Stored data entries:

───

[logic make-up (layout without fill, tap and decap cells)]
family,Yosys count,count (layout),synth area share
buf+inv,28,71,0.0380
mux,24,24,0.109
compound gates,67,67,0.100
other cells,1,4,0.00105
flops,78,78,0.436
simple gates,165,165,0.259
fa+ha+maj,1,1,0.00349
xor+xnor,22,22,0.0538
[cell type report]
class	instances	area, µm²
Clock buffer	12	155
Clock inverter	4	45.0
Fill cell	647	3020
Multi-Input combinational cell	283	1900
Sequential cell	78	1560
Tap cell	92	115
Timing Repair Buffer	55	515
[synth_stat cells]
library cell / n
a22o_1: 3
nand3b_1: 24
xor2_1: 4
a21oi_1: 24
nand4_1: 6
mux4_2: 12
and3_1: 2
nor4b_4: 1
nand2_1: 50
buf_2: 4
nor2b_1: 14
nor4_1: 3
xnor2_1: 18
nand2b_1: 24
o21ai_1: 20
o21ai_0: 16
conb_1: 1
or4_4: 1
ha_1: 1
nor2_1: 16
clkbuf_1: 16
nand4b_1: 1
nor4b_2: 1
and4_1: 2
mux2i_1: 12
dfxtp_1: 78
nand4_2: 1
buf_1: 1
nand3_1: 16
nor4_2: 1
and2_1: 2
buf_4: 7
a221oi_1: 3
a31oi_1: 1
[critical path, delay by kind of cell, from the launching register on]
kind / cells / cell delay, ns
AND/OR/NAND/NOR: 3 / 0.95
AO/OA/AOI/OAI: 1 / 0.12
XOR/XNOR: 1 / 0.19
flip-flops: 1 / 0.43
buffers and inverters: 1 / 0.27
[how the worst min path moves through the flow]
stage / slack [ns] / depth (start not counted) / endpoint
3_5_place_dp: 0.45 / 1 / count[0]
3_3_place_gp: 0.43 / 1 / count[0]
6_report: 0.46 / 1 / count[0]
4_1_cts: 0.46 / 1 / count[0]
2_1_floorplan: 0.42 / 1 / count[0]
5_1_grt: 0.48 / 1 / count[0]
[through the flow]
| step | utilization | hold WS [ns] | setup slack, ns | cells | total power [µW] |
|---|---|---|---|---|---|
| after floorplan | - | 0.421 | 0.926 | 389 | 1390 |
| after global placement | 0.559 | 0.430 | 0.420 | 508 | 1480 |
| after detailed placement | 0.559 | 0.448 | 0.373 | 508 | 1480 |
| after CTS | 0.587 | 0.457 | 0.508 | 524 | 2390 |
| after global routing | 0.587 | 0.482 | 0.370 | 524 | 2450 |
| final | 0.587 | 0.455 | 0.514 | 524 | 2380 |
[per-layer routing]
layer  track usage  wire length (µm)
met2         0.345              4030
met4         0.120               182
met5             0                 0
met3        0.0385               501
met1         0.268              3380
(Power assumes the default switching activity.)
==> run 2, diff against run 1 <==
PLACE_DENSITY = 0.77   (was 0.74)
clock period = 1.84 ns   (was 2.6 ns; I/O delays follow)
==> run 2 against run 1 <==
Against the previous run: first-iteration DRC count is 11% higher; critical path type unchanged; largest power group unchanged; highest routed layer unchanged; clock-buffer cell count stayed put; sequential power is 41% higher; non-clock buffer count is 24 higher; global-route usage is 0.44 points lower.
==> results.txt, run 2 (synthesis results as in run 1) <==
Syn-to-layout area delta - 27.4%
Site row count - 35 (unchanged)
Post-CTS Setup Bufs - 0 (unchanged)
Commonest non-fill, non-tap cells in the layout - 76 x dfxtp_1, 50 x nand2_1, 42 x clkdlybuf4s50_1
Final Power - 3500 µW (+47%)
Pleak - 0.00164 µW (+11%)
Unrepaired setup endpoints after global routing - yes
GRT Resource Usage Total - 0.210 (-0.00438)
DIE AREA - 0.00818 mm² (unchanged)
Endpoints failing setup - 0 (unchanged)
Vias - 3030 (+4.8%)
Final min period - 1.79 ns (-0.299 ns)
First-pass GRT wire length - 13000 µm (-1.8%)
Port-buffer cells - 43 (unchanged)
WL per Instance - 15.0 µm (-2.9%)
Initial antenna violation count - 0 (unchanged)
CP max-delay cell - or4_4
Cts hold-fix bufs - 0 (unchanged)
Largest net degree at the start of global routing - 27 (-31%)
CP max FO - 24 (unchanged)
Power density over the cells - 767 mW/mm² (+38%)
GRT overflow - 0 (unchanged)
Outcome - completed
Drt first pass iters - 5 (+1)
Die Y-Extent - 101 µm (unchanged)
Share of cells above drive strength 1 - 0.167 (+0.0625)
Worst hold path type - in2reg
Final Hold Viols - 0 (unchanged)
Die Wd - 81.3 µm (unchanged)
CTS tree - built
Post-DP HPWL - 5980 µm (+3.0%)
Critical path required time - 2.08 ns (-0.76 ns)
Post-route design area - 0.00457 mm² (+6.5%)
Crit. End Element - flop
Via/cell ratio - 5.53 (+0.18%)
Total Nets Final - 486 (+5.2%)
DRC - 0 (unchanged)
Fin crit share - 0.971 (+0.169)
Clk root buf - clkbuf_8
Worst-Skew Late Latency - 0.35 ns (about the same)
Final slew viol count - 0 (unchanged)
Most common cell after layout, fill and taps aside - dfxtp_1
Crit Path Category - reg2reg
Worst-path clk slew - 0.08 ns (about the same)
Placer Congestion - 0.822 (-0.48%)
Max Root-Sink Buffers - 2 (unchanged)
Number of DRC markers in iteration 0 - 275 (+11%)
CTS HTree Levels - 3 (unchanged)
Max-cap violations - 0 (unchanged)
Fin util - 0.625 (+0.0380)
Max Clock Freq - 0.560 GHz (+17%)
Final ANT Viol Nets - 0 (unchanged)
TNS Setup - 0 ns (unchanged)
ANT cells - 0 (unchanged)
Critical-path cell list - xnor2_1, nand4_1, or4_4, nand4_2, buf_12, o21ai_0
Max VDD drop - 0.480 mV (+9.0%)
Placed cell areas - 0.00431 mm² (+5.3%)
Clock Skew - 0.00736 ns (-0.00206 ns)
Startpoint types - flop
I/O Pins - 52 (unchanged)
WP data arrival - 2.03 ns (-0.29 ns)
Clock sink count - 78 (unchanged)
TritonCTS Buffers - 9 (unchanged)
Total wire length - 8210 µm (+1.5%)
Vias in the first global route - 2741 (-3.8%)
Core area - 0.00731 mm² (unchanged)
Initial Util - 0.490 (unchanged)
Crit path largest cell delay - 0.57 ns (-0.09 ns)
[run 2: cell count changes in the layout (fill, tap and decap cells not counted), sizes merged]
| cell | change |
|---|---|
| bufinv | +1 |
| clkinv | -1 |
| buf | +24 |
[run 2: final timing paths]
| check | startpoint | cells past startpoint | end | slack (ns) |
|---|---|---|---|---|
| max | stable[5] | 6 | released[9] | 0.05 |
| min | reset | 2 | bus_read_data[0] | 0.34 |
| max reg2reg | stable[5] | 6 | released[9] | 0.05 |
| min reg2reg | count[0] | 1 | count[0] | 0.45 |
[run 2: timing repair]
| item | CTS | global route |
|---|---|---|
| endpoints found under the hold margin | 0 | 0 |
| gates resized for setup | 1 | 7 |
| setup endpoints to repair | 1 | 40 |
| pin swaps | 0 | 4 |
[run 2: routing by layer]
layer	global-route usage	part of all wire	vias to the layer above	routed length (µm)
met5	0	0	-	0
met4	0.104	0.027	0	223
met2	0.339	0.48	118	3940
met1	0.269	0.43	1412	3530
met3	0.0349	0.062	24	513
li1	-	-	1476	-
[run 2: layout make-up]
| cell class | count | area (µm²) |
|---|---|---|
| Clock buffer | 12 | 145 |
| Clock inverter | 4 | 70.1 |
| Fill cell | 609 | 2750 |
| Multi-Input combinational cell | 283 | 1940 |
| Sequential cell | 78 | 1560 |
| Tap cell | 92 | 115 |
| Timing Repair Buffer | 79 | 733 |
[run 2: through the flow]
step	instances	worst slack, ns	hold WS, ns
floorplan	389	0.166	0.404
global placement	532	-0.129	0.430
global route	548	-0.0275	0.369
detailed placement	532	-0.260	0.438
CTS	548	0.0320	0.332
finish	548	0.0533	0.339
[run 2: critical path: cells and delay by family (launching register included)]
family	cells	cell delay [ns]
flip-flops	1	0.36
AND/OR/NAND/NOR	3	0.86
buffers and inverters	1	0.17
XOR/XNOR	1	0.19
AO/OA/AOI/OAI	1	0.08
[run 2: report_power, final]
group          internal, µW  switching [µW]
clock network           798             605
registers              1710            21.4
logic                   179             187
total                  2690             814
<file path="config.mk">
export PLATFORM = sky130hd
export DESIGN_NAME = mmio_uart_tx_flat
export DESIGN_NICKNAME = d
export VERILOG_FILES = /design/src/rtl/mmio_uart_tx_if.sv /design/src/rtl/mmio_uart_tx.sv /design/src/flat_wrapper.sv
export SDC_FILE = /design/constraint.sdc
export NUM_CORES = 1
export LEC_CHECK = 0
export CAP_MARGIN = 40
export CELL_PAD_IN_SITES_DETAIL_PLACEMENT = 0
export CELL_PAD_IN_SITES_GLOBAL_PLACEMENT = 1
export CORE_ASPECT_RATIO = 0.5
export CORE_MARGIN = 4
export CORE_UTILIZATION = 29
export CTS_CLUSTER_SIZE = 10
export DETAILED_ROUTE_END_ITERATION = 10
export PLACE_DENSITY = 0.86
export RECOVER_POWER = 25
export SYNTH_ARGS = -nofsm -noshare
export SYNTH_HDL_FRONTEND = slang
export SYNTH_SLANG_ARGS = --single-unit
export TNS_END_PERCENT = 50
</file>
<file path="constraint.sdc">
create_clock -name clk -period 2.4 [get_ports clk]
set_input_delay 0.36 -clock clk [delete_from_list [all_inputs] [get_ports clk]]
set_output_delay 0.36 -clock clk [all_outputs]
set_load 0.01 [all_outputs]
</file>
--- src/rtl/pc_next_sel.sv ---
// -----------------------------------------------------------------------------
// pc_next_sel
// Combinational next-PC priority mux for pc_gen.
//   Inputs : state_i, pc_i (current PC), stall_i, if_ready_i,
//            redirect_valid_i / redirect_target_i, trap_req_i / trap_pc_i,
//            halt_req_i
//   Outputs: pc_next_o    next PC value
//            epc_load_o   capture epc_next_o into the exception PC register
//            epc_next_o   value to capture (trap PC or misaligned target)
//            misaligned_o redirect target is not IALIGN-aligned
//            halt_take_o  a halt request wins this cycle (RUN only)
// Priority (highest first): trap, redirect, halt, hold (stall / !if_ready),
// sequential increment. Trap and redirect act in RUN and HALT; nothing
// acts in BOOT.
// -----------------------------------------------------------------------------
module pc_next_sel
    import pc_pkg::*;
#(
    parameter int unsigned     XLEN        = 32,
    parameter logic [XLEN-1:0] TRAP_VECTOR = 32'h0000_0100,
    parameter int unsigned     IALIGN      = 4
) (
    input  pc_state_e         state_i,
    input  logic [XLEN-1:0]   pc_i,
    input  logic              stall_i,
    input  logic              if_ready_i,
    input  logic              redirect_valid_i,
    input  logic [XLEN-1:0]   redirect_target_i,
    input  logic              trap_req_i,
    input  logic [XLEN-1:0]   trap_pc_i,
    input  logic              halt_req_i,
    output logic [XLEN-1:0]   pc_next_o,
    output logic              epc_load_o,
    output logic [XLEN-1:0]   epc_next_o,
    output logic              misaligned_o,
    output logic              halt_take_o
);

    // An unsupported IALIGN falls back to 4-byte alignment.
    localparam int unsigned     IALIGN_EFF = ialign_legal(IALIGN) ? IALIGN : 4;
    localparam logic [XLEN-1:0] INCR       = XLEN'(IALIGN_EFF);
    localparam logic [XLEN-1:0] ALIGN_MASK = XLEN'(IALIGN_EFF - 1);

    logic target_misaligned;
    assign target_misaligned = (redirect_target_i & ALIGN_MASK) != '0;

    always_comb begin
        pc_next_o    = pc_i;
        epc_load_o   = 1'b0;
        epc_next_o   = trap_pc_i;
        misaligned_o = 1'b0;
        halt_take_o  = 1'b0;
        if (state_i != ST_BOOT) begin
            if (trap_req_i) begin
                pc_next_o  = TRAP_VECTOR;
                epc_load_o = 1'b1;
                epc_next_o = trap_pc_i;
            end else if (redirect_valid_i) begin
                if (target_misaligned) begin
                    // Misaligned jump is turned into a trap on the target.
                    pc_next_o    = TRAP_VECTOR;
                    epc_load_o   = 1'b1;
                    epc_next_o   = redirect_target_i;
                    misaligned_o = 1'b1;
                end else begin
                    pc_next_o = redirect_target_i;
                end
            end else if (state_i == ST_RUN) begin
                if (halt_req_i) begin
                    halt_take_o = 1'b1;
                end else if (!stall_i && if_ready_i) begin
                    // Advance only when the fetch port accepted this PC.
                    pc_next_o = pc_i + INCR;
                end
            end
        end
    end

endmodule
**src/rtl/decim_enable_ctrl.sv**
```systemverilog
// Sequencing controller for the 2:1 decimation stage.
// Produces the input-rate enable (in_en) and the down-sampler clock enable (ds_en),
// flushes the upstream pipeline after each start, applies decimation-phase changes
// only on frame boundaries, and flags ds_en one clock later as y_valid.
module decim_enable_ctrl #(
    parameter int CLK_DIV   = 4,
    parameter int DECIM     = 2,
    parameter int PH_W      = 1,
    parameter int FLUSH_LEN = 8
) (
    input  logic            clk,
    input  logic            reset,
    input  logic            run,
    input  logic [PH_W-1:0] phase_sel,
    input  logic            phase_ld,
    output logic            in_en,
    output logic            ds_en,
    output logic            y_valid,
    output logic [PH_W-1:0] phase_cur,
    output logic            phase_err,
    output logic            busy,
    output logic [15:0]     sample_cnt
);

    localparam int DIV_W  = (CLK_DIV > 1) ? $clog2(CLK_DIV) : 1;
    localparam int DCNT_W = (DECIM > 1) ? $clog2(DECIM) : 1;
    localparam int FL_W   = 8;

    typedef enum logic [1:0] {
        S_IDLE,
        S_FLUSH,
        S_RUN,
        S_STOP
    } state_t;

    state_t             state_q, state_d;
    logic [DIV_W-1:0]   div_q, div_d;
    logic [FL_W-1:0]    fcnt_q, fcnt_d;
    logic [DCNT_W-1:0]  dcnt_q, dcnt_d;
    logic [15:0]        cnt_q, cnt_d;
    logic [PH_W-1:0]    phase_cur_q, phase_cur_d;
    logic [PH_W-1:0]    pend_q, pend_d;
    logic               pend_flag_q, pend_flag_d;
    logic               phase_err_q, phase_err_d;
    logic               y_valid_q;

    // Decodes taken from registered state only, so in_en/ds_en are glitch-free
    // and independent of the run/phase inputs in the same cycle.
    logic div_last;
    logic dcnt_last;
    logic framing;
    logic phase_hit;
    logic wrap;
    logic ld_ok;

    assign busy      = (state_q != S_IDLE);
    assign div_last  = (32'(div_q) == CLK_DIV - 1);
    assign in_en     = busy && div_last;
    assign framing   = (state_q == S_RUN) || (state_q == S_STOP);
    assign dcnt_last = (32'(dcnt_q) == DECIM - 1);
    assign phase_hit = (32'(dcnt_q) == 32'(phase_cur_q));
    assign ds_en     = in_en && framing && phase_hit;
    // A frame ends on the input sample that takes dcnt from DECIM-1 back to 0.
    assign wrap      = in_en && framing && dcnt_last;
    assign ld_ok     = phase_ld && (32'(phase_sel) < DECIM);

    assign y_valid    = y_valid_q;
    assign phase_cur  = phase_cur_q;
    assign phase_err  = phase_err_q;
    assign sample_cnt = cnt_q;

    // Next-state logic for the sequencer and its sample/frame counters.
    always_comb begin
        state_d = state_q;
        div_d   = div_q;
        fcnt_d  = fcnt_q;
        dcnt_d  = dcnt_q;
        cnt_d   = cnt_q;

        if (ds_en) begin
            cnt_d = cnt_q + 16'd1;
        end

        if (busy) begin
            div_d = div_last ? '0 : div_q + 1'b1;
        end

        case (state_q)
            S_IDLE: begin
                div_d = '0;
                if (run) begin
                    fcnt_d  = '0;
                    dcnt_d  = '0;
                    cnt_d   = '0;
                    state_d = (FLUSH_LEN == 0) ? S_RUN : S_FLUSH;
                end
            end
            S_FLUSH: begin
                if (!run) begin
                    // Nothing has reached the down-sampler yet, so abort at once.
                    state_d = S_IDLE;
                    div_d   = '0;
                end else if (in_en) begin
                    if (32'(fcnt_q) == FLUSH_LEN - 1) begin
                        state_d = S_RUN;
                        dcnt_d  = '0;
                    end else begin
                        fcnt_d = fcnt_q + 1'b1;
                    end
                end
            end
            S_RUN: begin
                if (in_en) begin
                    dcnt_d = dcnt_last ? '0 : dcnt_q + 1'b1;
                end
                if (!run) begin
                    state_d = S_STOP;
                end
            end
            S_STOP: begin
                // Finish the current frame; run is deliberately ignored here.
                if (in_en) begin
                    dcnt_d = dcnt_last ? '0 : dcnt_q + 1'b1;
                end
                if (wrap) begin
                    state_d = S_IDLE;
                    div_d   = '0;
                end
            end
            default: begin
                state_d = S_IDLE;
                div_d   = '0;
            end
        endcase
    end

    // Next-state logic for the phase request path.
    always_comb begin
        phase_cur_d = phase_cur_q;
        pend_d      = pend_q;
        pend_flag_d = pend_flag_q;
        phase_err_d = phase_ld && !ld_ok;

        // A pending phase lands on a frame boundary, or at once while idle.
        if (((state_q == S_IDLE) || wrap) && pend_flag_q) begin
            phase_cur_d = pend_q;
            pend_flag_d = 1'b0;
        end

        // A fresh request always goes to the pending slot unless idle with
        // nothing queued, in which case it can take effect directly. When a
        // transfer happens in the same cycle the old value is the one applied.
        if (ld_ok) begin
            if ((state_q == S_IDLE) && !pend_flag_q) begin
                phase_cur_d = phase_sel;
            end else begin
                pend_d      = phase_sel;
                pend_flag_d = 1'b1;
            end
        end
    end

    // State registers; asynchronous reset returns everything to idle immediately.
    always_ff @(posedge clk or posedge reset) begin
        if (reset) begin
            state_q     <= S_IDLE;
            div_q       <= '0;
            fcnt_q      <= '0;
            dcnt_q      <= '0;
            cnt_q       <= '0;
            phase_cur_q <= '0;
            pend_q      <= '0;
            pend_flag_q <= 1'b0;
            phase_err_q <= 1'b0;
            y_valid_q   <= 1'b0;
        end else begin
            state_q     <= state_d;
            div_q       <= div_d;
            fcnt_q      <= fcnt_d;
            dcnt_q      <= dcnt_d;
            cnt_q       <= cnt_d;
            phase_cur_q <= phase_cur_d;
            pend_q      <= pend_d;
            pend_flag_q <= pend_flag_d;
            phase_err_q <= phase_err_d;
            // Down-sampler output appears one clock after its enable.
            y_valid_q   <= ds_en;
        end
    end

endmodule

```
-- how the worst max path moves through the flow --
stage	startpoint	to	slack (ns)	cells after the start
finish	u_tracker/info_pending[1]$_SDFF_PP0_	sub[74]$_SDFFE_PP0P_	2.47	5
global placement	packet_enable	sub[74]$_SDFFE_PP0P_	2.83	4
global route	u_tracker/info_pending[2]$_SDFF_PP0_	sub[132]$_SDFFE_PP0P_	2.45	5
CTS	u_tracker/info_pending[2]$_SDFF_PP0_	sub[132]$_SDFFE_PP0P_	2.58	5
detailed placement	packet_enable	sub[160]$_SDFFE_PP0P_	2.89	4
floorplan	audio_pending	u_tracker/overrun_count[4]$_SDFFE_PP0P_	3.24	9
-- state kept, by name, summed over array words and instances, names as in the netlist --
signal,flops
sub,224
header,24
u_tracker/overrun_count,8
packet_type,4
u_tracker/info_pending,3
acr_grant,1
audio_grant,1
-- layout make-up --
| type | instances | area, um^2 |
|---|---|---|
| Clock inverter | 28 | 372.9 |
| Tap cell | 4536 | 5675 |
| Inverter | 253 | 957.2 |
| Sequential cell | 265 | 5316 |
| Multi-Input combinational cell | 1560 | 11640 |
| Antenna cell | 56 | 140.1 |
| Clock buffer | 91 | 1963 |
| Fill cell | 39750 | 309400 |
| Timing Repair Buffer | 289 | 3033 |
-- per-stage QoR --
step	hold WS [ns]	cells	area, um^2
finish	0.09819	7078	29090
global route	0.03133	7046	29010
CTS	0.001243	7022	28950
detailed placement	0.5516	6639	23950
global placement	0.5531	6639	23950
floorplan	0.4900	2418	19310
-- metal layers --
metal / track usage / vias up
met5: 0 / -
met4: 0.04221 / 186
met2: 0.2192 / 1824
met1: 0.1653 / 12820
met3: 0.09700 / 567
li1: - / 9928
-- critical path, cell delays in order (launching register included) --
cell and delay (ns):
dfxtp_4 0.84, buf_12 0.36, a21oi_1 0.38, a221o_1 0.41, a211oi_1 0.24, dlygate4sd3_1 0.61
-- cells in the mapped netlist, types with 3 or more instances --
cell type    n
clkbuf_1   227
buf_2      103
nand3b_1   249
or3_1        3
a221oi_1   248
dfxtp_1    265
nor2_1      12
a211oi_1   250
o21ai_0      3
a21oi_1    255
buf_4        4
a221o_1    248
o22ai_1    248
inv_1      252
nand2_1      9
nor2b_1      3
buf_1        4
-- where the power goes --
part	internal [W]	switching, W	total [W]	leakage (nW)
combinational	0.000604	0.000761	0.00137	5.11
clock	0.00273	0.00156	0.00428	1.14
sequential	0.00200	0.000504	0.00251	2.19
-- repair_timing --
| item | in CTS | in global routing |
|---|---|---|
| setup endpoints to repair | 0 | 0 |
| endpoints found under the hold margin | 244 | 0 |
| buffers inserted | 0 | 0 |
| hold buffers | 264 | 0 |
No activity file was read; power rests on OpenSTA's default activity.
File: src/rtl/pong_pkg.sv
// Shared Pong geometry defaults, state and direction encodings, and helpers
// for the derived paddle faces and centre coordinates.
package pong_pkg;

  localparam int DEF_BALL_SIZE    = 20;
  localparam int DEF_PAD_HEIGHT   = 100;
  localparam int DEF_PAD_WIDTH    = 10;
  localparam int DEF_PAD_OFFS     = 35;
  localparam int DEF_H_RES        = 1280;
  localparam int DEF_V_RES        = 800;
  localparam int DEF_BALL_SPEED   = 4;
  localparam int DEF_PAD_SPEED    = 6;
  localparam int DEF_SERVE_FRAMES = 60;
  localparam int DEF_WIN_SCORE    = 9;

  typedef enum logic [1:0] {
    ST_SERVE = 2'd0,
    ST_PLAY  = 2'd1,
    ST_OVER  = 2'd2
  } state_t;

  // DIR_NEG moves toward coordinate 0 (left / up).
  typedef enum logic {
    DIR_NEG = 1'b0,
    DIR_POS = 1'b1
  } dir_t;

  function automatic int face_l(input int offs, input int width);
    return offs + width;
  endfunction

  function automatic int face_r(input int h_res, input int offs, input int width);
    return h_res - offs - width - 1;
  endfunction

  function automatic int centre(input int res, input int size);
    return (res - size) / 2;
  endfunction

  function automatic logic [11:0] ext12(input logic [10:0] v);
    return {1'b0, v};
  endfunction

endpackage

───

#### [Exercise goal]
Return only the part of the records above that opens with the line containing "524 | 2390 |" and closes with the line containing "Against the previous", ends included.

#### [Task response]
| after CTS | 0.587 | 0.457 | 0.508 | 524 | 2390 |
| after global routing | 0.587 | 0.482 | 0.370 | 524 | 2450 |
| final | 0.587 | 0.455 | 0.514 | 524 | 2380 |
[per-layer routing]
layer  track usage  wire length (µm)
met2         0.345              4030
met4         0.120               182
met5             0                 0
met3        0.0385               501
met1         0.268              3380
(Power assumes the default switching activity.)
==> run 2, diff against run 1 <==
PLACE_DENSITY = 0.77   (was 0.74)
clock period = 1.84 ns   (was 2.6 ns; I/O delays follow)
==> run 2 against run 1 <==
Against the previous run: first-iteration DRC count is 11% higher; critical path type unchanged; largest power group unchanged; highest routed layer unchanged; clock-buffer cell count stayed put; sequential power is 41% higher; non-clock buffer count is 24 higher; global-route usage is 0.44 points lower.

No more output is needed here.